Lines with the word "decap" are the ones wanted. Copy each of them from the entries below.

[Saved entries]
[Start of section]

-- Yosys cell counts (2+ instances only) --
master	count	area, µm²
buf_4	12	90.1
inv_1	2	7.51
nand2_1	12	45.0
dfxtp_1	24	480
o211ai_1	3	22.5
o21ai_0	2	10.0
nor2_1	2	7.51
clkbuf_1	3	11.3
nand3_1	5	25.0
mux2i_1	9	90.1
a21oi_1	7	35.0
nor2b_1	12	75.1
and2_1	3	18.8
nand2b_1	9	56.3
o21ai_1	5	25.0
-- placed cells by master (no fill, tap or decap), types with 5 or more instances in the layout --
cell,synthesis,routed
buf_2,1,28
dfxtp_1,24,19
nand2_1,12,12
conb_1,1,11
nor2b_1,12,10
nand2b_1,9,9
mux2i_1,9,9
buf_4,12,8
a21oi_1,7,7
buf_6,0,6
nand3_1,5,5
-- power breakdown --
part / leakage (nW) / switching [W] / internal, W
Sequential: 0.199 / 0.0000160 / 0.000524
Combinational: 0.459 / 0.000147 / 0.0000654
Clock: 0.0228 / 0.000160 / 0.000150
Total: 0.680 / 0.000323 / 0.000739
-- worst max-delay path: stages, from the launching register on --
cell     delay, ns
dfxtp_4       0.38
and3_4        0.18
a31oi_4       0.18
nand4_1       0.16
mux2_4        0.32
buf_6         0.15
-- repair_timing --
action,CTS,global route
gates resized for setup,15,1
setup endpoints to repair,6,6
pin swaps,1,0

[End of section]
[Start of section]

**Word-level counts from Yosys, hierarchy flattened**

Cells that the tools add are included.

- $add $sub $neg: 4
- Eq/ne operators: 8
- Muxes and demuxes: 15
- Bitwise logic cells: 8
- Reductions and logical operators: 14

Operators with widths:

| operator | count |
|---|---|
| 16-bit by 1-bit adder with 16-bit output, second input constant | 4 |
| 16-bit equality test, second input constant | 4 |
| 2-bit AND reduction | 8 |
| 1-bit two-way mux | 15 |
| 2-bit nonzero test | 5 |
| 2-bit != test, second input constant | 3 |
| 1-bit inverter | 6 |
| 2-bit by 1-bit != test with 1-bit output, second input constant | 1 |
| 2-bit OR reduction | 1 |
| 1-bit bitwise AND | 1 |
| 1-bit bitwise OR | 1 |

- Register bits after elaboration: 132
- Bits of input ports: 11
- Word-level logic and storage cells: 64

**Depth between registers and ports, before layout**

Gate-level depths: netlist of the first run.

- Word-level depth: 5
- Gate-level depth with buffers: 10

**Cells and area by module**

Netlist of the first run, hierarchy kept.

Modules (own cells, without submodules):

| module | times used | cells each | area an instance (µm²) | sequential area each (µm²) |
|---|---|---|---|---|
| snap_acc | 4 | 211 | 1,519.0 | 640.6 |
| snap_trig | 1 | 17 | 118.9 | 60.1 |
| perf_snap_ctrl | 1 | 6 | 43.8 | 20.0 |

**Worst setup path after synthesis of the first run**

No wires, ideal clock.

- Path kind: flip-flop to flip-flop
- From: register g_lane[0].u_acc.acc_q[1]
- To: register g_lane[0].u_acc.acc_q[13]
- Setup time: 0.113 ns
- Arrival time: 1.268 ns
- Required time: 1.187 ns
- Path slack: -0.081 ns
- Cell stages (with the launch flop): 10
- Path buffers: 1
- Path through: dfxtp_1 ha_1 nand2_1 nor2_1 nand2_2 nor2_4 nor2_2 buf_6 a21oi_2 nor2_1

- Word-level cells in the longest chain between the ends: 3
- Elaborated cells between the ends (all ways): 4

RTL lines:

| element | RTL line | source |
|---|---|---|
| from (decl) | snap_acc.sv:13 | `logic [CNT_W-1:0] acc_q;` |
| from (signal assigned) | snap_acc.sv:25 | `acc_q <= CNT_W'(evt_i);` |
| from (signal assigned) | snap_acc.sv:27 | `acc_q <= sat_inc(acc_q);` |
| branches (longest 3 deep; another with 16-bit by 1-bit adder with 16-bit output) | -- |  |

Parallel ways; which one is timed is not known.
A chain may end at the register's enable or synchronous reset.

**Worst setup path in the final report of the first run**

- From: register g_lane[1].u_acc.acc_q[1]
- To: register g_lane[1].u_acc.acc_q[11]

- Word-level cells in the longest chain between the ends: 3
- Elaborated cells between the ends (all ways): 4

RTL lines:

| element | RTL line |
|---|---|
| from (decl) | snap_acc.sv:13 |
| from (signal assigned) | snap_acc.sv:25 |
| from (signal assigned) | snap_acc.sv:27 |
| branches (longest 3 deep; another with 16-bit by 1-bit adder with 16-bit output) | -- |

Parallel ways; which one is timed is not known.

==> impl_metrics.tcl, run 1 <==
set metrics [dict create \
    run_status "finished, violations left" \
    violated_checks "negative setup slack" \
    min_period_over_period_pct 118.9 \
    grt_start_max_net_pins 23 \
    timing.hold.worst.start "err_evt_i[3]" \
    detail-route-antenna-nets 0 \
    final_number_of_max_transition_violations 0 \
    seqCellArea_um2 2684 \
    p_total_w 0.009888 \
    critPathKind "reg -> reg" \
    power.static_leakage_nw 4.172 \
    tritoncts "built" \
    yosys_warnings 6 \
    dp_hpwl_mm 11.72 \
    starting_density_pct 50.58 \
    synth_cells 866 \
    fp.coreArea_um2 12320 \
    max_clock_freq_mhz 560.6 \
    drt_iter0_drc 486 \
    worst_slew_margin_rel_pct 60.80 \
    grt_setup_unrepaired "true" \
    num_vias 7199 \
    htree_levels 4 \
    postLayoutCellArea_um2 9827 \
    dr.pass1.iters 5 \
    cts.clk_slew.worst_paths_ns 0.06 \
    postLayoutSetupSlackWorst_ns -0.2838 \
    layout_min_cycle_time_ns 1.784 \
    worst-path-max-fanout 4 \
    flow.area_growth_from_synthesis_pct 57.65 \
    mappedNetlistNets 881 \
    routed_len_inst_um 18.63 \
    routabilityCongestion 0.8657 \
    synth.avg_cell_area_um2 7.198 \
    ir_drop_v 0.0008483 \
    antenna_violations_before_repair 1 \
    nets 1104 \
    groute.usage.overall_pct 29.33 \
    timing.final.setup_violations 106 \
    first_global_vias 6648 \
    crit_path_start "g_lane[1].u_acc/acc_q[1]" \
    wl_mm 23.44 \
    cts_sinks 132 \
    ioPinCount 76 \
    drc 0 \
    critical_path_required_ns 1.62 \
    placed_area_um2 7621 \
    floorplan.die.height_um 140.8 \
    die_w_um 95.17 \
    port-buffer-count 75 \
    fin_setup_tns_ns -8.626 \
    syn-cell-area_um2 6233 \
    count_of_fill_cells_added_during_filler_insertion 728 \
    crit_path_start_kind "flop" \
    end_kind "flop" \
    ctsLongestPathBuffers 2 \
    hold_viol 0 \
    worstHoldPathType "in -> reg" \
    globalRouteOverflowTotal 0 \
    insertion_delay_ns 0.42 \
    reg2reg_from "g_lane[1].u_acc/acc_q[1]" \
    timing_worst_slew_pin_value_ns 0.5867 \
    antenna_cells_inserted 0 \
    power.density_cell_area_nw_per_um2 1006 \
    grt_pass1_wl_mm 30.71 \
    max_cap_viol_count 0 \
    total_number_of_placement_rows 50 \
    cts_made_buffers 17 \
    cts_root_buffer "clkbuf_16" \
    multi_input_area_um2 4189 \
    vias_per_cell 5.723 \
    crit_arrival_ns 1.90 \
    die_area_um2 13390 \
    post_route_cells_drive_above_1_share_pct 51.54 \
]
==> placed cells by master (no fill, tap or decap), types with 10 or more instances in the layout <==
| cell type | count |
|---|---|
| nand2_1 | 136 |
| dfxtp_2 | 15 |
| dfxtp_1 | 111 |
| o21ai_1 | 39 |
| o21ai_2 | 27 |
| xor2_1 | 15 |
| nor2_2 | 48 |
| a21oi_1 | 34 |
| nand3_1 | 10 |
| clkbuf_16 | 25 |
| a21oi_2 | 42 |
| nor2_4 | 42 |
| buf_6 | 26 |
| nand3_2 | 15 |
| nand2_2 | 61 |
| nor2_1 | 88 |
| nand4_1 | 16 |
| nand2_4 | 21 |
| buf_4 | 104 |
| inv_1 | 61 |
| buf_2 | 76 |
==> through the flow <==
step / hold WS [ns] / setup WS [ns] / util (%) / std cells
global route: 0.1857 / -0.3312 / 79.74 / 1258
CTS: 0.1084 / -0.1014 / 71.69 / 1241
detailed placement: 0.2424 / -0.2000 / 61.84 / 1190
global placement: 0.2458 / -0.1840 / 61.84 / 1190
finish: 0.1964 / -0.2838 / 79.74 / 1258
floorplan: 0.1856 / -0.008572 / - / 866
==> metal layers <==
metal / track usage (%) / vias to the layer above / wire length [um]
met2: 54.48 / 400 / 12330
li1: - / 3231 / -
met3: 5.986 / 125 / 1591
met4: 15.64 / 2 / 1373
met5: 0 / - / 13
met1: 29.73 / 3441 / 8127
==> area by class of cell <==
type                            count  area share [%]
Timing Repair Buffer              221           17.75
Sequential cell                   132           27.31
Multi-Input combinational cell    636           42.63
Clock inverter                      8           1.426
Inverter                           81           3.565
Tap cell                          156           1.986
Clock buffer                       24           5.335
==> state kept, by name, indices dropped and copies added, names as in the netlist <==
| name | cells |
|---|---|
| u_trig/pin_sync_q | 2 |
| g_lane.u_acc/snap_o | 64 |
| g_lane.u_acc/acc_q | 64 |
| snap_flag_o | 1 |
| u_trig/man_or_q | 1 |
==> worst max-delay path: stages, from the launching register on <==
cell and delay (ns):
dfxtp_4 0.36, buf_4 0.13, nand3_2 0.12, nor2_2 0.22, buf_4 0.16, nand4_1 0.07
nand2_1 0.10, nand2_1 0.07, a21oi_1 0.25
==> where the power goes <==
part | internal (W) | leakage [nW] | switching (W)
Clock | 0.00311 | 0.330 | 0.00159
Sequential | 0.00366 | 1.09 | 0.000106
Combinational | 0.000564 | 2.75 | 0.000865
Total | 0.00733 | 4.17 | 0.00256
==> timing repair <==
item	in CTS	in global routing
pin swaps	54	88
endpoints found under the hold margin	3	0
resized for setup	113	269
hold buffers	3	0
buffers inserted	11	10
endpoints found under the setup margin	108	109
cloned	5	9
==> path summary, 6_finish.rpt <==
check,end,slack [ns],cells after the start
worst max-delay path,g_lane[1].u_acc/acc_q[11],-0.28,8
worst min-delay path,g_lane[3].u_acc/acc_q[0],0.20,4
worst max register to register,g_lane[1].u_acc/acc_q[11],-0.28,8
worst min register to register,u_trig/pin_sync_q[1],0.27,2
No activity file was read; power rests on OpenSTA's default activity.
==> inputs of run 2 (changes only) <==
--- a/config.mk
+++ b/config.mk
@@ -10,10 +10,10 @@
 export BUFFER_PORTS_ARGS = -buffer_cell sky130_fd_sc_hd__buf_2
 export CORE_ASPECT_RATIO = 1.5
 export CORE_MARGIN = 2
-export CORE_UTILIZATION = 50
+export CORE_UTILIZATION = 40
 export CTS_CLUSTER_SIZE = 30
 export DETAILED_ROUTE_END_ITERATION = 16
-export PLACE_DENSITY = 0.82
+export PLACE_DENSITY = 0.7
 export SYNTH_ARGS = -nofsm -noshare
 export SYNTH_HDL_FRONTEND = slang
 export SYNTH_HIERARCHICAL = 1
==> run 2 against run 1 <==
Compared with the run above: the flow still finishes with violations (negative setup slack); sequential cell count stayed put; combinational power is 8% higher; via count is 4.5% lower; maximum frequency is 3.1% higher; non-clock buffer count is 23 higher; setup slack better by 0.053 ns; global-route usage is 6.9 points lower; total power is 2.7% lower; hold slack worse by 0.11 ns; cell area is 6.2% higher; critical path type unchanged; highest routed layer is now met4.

[End of section]

EXERCISE RESULT:
-- placed cells by master (no fill, tap or decap), types with 5 or more instances in the layout --
==> placed cells by master (no fill, tap or decap), types with 10 or more instances in the layout <==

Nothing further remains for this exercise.